As a PhD physicist, his primary interest was initially in cosmic rays, but he was assigned to the postwar team that developed the first Soviet atomic bomb. They were able to produce one rapidly because Soviet spies had stolen the technology from the US Manhattan Project. Sakharov researched a possible way of making thermonuclear weapons in a way that was totally original, however, and produced a device radically different from the US Teller-Ulam design. Although the US exploded the first H-bomb, Sakharov's design for the Soviet Union was in many ways more practical, and gave them a brief lead in thermonuclear technology.

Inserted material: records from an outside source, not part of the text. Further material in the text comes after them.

Context: an optimization exercise on an open-source flow, tuned for small area. The choices shown serve that exercise and are no tape-out recipe. At most, simulation tests tie the RTL to the original design; equivalence was not proved. No driver is modelled on the clock port, so clock power and skew are understated where the tree is cut down; a real chip needs a root buffer or a tree. No activity file was given, so power comes from the tool's default toggle rates.

== build 62 ==
## sync
module sync (
  input  wire       clk,
  output reg        hs,
  output reg        vs,
  input  wire       reset,    
  output wire [3:0] R,
  output wire [3:0] G,
  output wire [3:0] B,
  input  wire       btn       
);
Size: ~17 I/O pins, about 2200 um2 of cells after synthesis.
==> flow/config.mk <==
export PLATFORM = sky130hd
export DESIGN_NAME = sync
export DESIGN_NICKNAME = sync
export VERILOG_FILES = /design/flow/design.v
export SDC_FILE = /design/flow/constraint.sdc
export NUM_CORES = 4
export LEC_CHECK = 0
export CAP_MARGIN = 20
export CORE_MARGIN = 2
export CORE_UTILIZATION = 40
export SLEW_MARGIN = 20
==> flow/constraint.sdc <==
create_clock -name core_clock -period 10.0 [get_ports {clk}]
set_input_delay 2.0000 -clock core_clock [delete_from_list [all_inputs] [get_ports {clk}]]
set_output_delay 2.0000 -clock core_clock [all_outputs]
set_load 0.01 [all_outputs]
standard.sh (not shown) runs the stock make flow with config.mk's settings and CLKGATE_MAP_FILE= SYNTH_SCRIPT=/design/flow/synth_recipe.tcl, a recipe that flattens the netlist after the stock synthesis.
==> flow/flow/run.sh <==
#!/bin/bash
set -o pipefail
bash standard.sh \
  BUFFER_PORTS_ARGS="-buffer_cell sky130_fd_sc_hd__buf_1" \
  POST_GLOBAL_PLACE_TCL="$PWD/flow/reset_buf.tcl" \
  POST_CTS_TCL="$PWD/flow/clk_root.tcl" \
  CTS_ARGS="-sink_clustering_enable -repair_clock_nets -dont_use_dummy_load" \
  finish > standard.log 2>&1
==> flow/flow/clk_root.tcl <==
set root_pins [get_pins -of_objects [get_nets clk] -filter "direction==input"]
if {[llength $root_pins] == 1} {
  set root [get_cells -of_objects $root_pins]
  set outnet [get_nets -of_objects [get_pins -of_objects $root -filter "direction==output"]]
  set loads [get_pins -of_objects $outnet -filter "direction==input"]
  set ok [expr {[llength $loads] <= 4}]
  foreach pin $loads {
    if {![string match "sky130_fd_sc_hd__clkbuf_*" [get_property [get_cells -of_objects $pin] ref_name]]} { set ok 0 }
  }
  if {$ok} {
    puts "removing clock root buffer [get_full_name $root] ([llength $loads] loads)"
    remove_buffers $root
  } else {
    puts "keeping clock root buffer [get_full_name $root]"
  }
}
==> flow/flow/reset_buf.tcl <==
# The reset input fans out to every asynchronously reset flip-flop: give its
# port buffer (inserted by buffer_ports) more drive than the other ports' buf_1.
foreach pin [get_pins -of_objects [get_nets reset]] {
  if {[get_property $pin direction] != "input"} { continue }
  set inst [get_cells -of_objects $pin]
  puts "reset port buffer [get_full_name $inst] [get_property $inst ref_name] -> sky130_fd_sc_hd__buf_4"
  replace_cell $inst sky130_fd_sc_hd__buf_4
}
diff inputs: build 62 => build 20
==> flow/run.sh (new file) <==
#!/bin/bash
# synth_recipe.tcl (not shown) runs the flow's synth.tcl, then flattens the netlist and writes it again
# the make line also repeats each setting of config.mk as NAME=value (left out here)
make -C /OpenROAD-flow-scripts/flow DESIGN_CONFIG=/design/flow/config.mk WORK_HOME=/design/flow/orfs CLKGATE_MAP_FILE= SYNTH_SCRIPT=/design/flow/synth_recipe.tcl finish
removed: flow/flow/run.sh
removed: flow/flow/clk_root.tcl
removed: flow/flow/reset_buf.tcl
removed: flow/standard.sh
Time the worst path needs with I/O delays and setup (build 20 over build 62): increase, 0.59 ns. As far as count of flip-flops with a built-in enable after synthesis goes, build 20 and build 62 are indistinguishable; the numbers are identical. For cell area, dividing the value from build 62 by the value from build 20 gives 0.940. Global routing usage on met1: build 20 vs build 62, no meaningful difference. Delta (build 20 minus build 62): number of global-route vias before repair shows an increase of 4.9%, total leakage power picked up an extra about 6%.
Setup changes, build 20 to build 83
==> flow/flow/run.sh (new file) <==
#!/bin/bash
# The standard layout (standard.sh: the standard synthesis and ORFS flow,
# unchanged), with two changes given on the make command line:
#  - every port buffer is the smallest buffer cell, buf_1, instead of the
#    tool's own pick (each input and output port still gets its buffer); the
#    reset input, which fans out to every asynchronously reset flip-flop,
#    then has its buffer upsized to buf_4 (flow/reset_buf.tcl, run right
#    after buffer_ports and global placement)
#  - the clock tree is built without dummy loads
# ORFS writes each step's full log under orfs/logs; make's output goes to
# standard.log.
set -o pipefail
bash standard.sh \
  BUFFER_PORTS_ARGS="-buffer_cell sky130_fd_sc_hd__buf_1" \
  POST_GLOBAL_PLACE_TCL="$PWD/flow/reset_buf.tcl" \
  CTS_ARGS="-sink_clustering_enable -repair_clock_nets -dont_use_dummy_load" \
  finish > standard.log 2>&1
==> flow/flow/reset_buf.tcl (new file) <==
# The reset input fans out to every asynchronously reset flip-flop: give its
# port buffer (inserted by buffer_ports) more drive than the other ports' buf_1.
foreach pin [get_pins -of_objects [get_nets reset]] {
  if {[get_property $pin direction] != "input"} { continue }
  set inst [get_cells -of_objects $pin]
  puts "reset port buffer [get_full_name $inst] [get_property $inst ref_name] -> sky130_fd_sc_hd__buf_4"
  replace_cell $inst sky130_fd_sc_hd__buf_4
}
==> flow/standard.sh (new file) <==
#!/bin/bash
# synth_recipe.tcl (not shown) runs the flow's synth.tcl, then flattens the netlist and writes it again
# the make line also repeats each setting of config.mk as NAME=value (left out here)
make -C /OpenROAD-flow-scripts/flow DESIGN_CONFIG=/design/flow/config.mk WORK_HOME=/design/flow/orfs CLKGATE_MAP_FILE= SYNTH_SCRIPT=/design/flow/synth_recipe.tcl "${@:-finish}"
removed: flow/run.sh
==> comparison <==
Cmp build 83 vs build 20: hold slack higher in build 83
Build 83 reports a lower power in the clock group than build 20 does.
Min data-path buffer share of cell area in the final layout across build 83 and build 20: build 83
| minimum period implied by the final worst setup slack | build 83 vs build 20 | better |
For the power, build 83 came in 23 uW lower than build 20 did.
Comparing build 83 against build 20, there is no change at all in number of input and output port buffers inserted.
Summary of the comparison: part of the power in registers is higher in build 83, relative to build 20.
The leakage power of build 83 was superior to that of build 20.
Build 83 vs. build 20: instance count after placement with tap cells included went down by 0.35%.
Comparing internal power of the cells for build 83 and build 20, the smaller number came from build 83.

His work made Sakharov a leading figure, a position he used to campaign for civil liberties and human rights, to the increasing concern of the authorities. He was also concerned by the implications of his scientific work, and opposed both nuclear proliferation and atmospheric testing. He was involved in the 1963 Partial Test Ban Treaty.
Sakharov broke with tradition by publicly opposing the election of Nikolai Nuzhdin to the Soviet Academy of Sciences, citing his responsibility for "the defamation, firing, arrest, even death, of many genuine scientists." When he succeeded in preventing the election, the KGB began to compile a dossier on Sakharov.

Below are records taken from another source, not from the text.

What follows belongs to an exercise in optimizing a design on an open flow for small area, a short achievable clock period and few clock cycles per item; a production flow would make more cautious choices. Where RTL was checked, it was by simulation tests only, not by an equivalence proof against the original. Power and IR drop assume default switching activity.

## job 3540
Design mult8, start of the top module:
module mult8(clk, nRST, c_ALL, m_busy, a_data, b_data, mult_out, m_finish);
For scale: roughly 320 cells after synthesis, about 21 flip-flops, about 37 I/O pins, ~2400 um2 of cells after synthesis.
Settings: LEC_CHECK=0, CAP_MARGIN=20, CORE_MARGIN=2, CORE_UTILIZATION=65, GPL_TIMING_DRIVEN=0, PLACE_DENSITY=0.75, SLEW_MARGIN=20; clock period 5.0 ns.
standard.sh (not shown) runs the stock make flow with config.mk's settings and CLKGATE_MAP_FILE= SYNTH_SCRIPT=/design/flow/synth_recipe.tcl, a recipe that flattens the netlist after the stock synthesis.
==> flow/flow/run.sh <==
#!/bin/bash
# Own layout flow: the standard flow (standard.sh), with its synthesis
# script swapped for flow/synth.tcl, which sources the standard script
# synth_recipe.tcl but skips full-adder extraction and maps with flow/map.abc.
set -euo pipefail
work=$(pwd)
export MY_WORK_DIR=$work
export MY_FLOW_DIR=$work/flow
sed -e "s#SYNTH_SCRIPT=[^ ]*#SYNTH_SCRIPT=$work/flow/synth.tcl ADDER_MAP_FILE= BUFFER_PORTS_ARGS=\"-buffer_cell sky130_fd_sc_hd__buf_1\"#" standard.sh > own_standard.sh
bash own_standard.sh > own_flow.log 2>&1
==> flow/flow/map.abc <==
strash
dch
map -D 1600
topo
stime -c
buffer -c
upsize -c -D 1600
dnsize -c -D 1600
stime -c
==> flow/flow/map_out.abc <==
strash
dch
map -D 1200
topo
stime -c
buffer -c
upsize -c -D 1200
dnsize -c -D 1200
stime -c
==> flow/flow/synth.tcl <==
# Standard synthesis (synth_recipe.tcl, sourced unchanged) with two changes made
# from outside it: no full-adder extraction (ADDER_MAP_FILE is left empty on
# make's command line) and ABC technology mapping with delay-driven scripts:
# flow/map_out.abc for the logic between the registers and the outputs, then
# flow/map.abc for the rest.
proc abc {args} {
  set out {}
  set skip 0
  foreach a $args {
    if {$skip} { set skip 0; continue }
    if {$a eq "-script" || $a eq "-D"} { set skip 1; continue }
    lappend out $a
  }
  set dir $::env(MY_FLOW_DIR)
  if {[file exists $dir/map_out.abc]} {
    yosys select -set outcone o:* %ci*:-sky130_fd_sc_hd__edfxtp_1:-sky130_fd_sc_hd__dfrtp_1:-sky130_fd_sc_hd__dfxtp_1 t:\$_* %i
    puts "abc override: output cone with $dir/map_out.abc"
    yosys abc -script $dir/map_out.abc {*}$out @outcone
  }
  puts "abc override: rest with $dir/map.abc"
  yosys abc -script $dir/map.abc {*}$out
}
source $::env(MY_WORK_DIR)/synth_recipe.tcl
Testbench counts of job 3540, summed over its fixed seeds: cycles 3,200, items 3,200.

From 1968, he emerged as the leading dissident figure, publishing calls for civil liberties and staging vigils outside closed courtrooms. He made public appeals on behalf of over 200 prisoners he thought were unjustly detained. He was in 1970 a founder member of the USSR's Committee on Human Rights. With others he wrote petitions and established contacts with international groups campaigning for human rights.
He came under increasing pressure and, when awarded the 1975 Nobel Peace Prize, was not allowed to leave the country to collect it. His wife did, though, on his behalf. Sakharov wrote publicly that the state he had once thought of as a breakthrough to a better future for mankind, was now corrupted.

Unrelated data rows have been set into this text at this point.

What follows belongs to an exercise in optimizing a design on an open flow for small area; a production flow would make more cautious choices. In this exercise RTL edits were held to simulation tests only and were not proved equivalent to the original. The clock input has no modelled driver; a real chip could not lean on it and would need a root buffer or a full tree. Power figures rest on the tool's default switching activity, not on a simulated workload.

==> flow/design.v (excerpt) <==
module latency(clk, rst, SCK, SSEL, MOSI, MISO, leds, interrupt, interrupt_ack, btn2);
For scale: roughly 370 cells after synthesis, about 120 flip-flops, roughly 17 I/O pins, ~4800 µm² of cells after synthesis.
clock: 10.0 ns
lec_check: 0
cap_margin: 20
core_margin: 2
core_utilization: 40
cts_buf_list: sky130_fd_sc_hd__clkbuf_8
cts_cluster_diameter: 100
cts_cluster_size: 30
slew_margin: 20
run.sh (not shown) runs the stock make flow with config.mk's settings and CLKGATE_MAP_FILE= SYNTH_SCRIPT=/design/flow/synth_recipe.tcl, a recipe that flattens the netlist after the stock synthesis.
Rerun with:
==> flow/flow/run.sh (new file) <==
#!/bin/bash
# Standard layout with smaller port buffers and no CTS dummy loads.
bash standard.sh \
  'BUFFER_PORTS_ARGS=-buffer_cell sky130_fd_sc_hd__buf_1' \
  'CTS_ARGS=-sink_clustering_enable -repair_clock_nets -buf_list sky130_fd_sc_hd__clkbuf_8 -sink_clustering_size 30 -sink_clustering_max_diameter 100 -dont_use_dummy_load' \
  finish > standard.log 2>&1
==> flow/standard.sh (new file) <==
#!/bin/bash
# synth_recipe.tcl (not shown) runs the flow's synth.tcl, then flattens the netlist and writes it again
# the make line also repeats each setting of config.mk as NAME=value (left out here)
make -C /OpenROAD-flow-scripts/flow DESIGN_CONFIG=/design/flow/config.mk WORK_HOME=/design/flow/orfs CLKGATE_MAP_FILE= SYNTH_SCRIPT=/design/flow/synth_recipe.tcl "${@:-finish}"
Settings changed: CTS_BUF_LIST sky130_fd_sc_hd__clkbuf_8 to not set, CTS_CLUSTER_DIAMETER 100 to not set, CTS_CLUSTER_SIZE 30 to not set.
removed: flow/run.sh
After rerunning:
- The changed run passed the timing, DRC and antenna checks
- global-route usage stays flat
- routed wire length is about the same
- worst hold slack got worse by 0.0088 ns
- final area drops by 5.5%
- sequential power stays flat
- clock power drops by 37%

Another version of the RTL of latency (not shown whole).
clock: 10.0 ns
lec_check: 0
cap_margin: 20
core_margin: 2
core_utilization: 65
place_density: 0.8
slew_margin: 20
standard.sh (not shown) runs the stock make flow with config.mk's settings and CLKGATE_MAP_FILE= SYNTH_SCRIPT=/design/flow/synth_recipe.tcl, a recipe that flattens the netlist after the stock synthesis.
==> flow/flow/run.sh <==
#!/bin/bash
# Standard layout (bash standard.sh, standard synthesis), except:
#  - the combinational logic of the standard synthesis netlist is mapped again
#    for area with several ABC scripts, keeping the smallest result
#    (flow/remap_best.sh, flow/remap.sh, flow/remap_*.abc); the registers stay
#    exactly as the standard synthesis made them;
#  - port buffers are buf_1 cells;
#  - before repair_design, combinational cells go back to their smallest
#    drive strength (flow/downsize.tcl);
#  - the clock tree is a fixed root buffer plus 4 leaf buffers, each driving
#    a quarter of the registers (flow/mycts.tcl).
set -e
export MYCTS_NBUF=4
export MYCTS_LEAF=sky130_fd_sc_hd__clkbuf_16
export MYCTS_ROOT=sky130_fd_sc_hd__clkbuf_4
ARGS=(
  'BUFFER_PORTS_ARGS=-buffer_cell sky130_fd_sc_hd__buf_1'
  "PRE_RESIZE_TCL=$(pwd)/flow/downsize.tcl"
  "PRE_CTS_TCL=$(pwd)/flow/mycts.tcl"
)
RES=$(pwd)/orfs/results/sky130hd/latency/base
LIB=$FLOW_HOME/platforms/sky130hd/lib/sky130_fd_sc_hd__tt_025C_1v80.lib
bash standard.sh "${ARGS[@]}" "$RES/1_2_yosys.v" > synth.log 2>&1
cp "$RES/1_2_yosys.v" "$RES/1_2_yosys_standard.v"
bash flow/remap_best.sh "$RES/1_2_yosys_standard.v" "$RES/1_2_yosys.v" "$LIB" > remap.log 2>&1
bash standard.sh "${ARGS[@]}" finish > standard.log 2>&1
==> flow/flow/downsize.tcl <==
# Sourced by ORFS's resize.tcl before repair_design (PRE_RESIZE_TCL). It puts
# every combinational cell that synthesis gave more than the smallest drive
# strength back to the smallest variant of the same cell; repair_design, which
# follows, upsizes again only where slew or capacitance needs it, and the
# later timing repairs only where timing needs it.
set n_downsized 0
foreach inst [get_cells *] {
  set ref [get_property $inst ref_name]
  if {![regexp {^(sky130_fd_sc_hd__[a-z0-9]+)_([0-9]+)$} $ref -> base drv]} { continue }
  if {[regexp {clk|dly|__buf|__inv|__df|__edf|__sdf|conb|tap|fill|decap|diode} $base]} { continue }
  foreach d {0 1} {
    if {$d >= $drv} { break }
    set cand "${base}_$d"
    if {[get_lib_cells -quiet */$cand] eq ""} { continue }
    replace_cell $inst $cand
    incr n_downsized
    break
  }
}
puts "downsize: $n_downsized cells set to their smallest drive strength"
==> flow/flow/remap.sh <==
#!/bin/bash
# Re-map the combinational logic of the standard synthesis netlist for area.
# usage: remap.sh NETLIST_IN NETLIST_OUT LIBERTY ABC_SCRIPT
# The registers stay as they are (the same instances, names and cells): the
# flip-flop cells are kept as black boxes, every other cell is read as its
# liberty function, and ABC maps that logic again with ABC_SCRIPT.
set -euo pipefail
IN=$1; OUT=$2; LIB=$3; SCRIPT=$4
cat > remap.ys <<EOT
read_liberty -ignore_miss_func $LIB
setattr -mod -set blackbox 1 sky130_fd_sc_hd__*df* sky130_fd_sc_hd__*dl*
read_verilog $IN
hierarchy -top latency
flatten
opt_clean -purge
abc -liberty $LIB -dont_use *probe* -dont_use *lpflow* -dont_use *clk* -dont_use *dlygate* -script $SCRIPT
splitnets
opt_clean -purge
hilomap -singleton -hicell sky130_fd_sc_hd__conb_1 HI -locell sky130_fd_sc_hd__conb_1 LO
insbuf -buf sky130_fd_sc_hd__buf_1 A X
opt_clean -purge
read_liberty -lib -overwrite -ignore_miss_func $LIB
check -assert
stat -liberty $LIB
write_verilog -noattr -nohex -nodec $OUT
EOT
yosys -s remap.ys
==> flow/flow/remap_base.abc <==
strash
&get -n
&st
&dc2
&dch
&nf -R 1000
&put
==> flow/flow/remap_best.sh <==
#!/bin/bash
# Re-map the combinational logic of the standard synthesis netlist for area
# with each ABC script flow/remap_*.abc (in parallel, each in its own folder
# remap_<name>/ with its log), and keep the smallest result.
# usage: remap_best.sh NETLIST_IN NETLIST_OUT LIBERTY
set -uo pipefail
IN=$1; OUT=$2; LIB=$3
HERE=$(pwd)
for s in flow/remap_*.abc; do
  n=$(basename "$s" .abc)
  mkdir -p "$n"
  ( cd "$n" && bash "$HERE/flow/remap.sh" "$IN" "$HERE/$n/netlist.v" "$LIB" "$HERE/$s" > remap.log 2>&1 ) &
done
wait
best=""; best_area=""
for s in flow/remap_*.abc; do
  n=$(basename "$s" .abc)
  a=$(grep "Chip area for module" "$n/remap.log" | tail -1 | awk '{print $NF}')
  [[ -n "$a" && -s "$n/netlist.v" ]] || continue
  echo "$n: $a"
  if [[ -z "$best" ]] || awk -v a="$a" -v b="$best_area" 'BEGIN{exit !(a < b)}'; then
    best=$n; best_area=$a
  fi
done
[[ -n "$best" ]] || { echo "no remap result"; exit 1; }
echo "best: $best ($best_area)"
cp "$best/netlist.v" "$OUT"
==> flow/flow/remap_s0.abc <==
strash
&get -n
&st
&dc2
&deepsyn -T 60 -S 0
&dc2
&dch
&nf -R 1000
&put
==> flow/flow/remap_s1.abc <==
strash
&get -n
&st
&dc2
&deepsyn -T 60 -S 1
&dc2
&dch
&nf -R 1000
&put
==> flow/flow/remap_s2.abc <==
strash
&get -n
&st
&dc2
&deepsyn -T 60 -S 2
&dc2
&dch
&nf -R 1000
&put
==> flow/flow/remap_s3.abc <==
strash
&get -n
&st
&dc2
&deepsyn -T 60 -S 3
&dc2
&dch
&nf -R 1000
&put
Other scripts of this flow, unchanged in this note and not shown: flow/flow/mycts.tcl
Next try:
--- a/flow/flow/run.sh
+++ b/flow/flow/run.sh
@@ -4,2 +4 @@
-#    for area with several ABC scripts, keeping the smallest result
-#    (flow/remap_best.sh, flow/remap.sh, flow/remap_*.abc); the registers stay
+#    for area (flow/remap.sh, ABC script flow/remap.abc); the registers stay
@@ -25 +24 @@
-bash flow/remap_best.sh "$RES/1_2_yosys_standard.v" "$RES/1_2_yosys.v" "$LIB" > remap.log 2>&1
+bash flow/remap.sh "$RES/1_2_yosys_standard.v" "$RES/1_2_yosys.v" "$LIB" "$(pwd)/flow/remap.abc" > remap.log 2>&1
==> flow/flow/remap.abc (new file) <==
strash
&get -n
&st
&dc2
&dch
&nf -R 1000
&put
removed: flow/flow/remap_base.abc
removed: flow/flow/remap_best.sh
removed: flow/flow/remap_s0.abc
removed: flow/flow/remap_s1.abc
removed: flow/flow/remap_s2.abc
removed: flow/flow/remap_s3.abc
What happened: The new run finished with timing, DRC and antenna clean. Flip-flop and latch count is unchanged. Final cell count rises by 3.5%. Die area rises by 2.2%. Wire length rises by 2.1%. First-iteration DRC count rises by 58%. Combinational power rises by 30%. Setup slack gets worse by 250 ps. Hold slack gets worse by 13 ps. Global-route usage rises by 0.13 points. Maximum frequency falls by 4.7%.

"Yet our state is similar to a cancer cell – with its messianism and expansionism, its totalitarian suppression of dissent, the authoritarian structure of power, with a total absence of public control in the most important decisions in domestic and foreign policy, a closed society that does not inform its citizens of anything substantial, closed to the outside world, without freedom of travel or the exchange of information."
After he opposed the Soviet war in Afghanistan, he was exiled to Gorky, off-limits to foreigners, in 1980, and was held in internal exile until 1986. When his wife was arrested, he went in hunger strike to demand her release, and to allow her to travel abroad for heart surgery. He was detained in hospital and force-fed. The Politburo, under international pressure now, allowed her to go for surgery in the US, but sentenced her to Gorky on her return. Finally, in 1986, Gorbachev told them they could return to Moscow.
There are many Sakharov prizes now to recognize those who campaign for human rights, including the European Sakharov Prize for Freedom of Thought. There are also streets named after him and statues to honour his contribution. He was a brave man, enduring innumerable seizures, searches and detentions, but ultimately he won. He shamed his country, and in doing so, helped bring about the demise of one of the most corrupt and poisonous ideologies that ever held sway.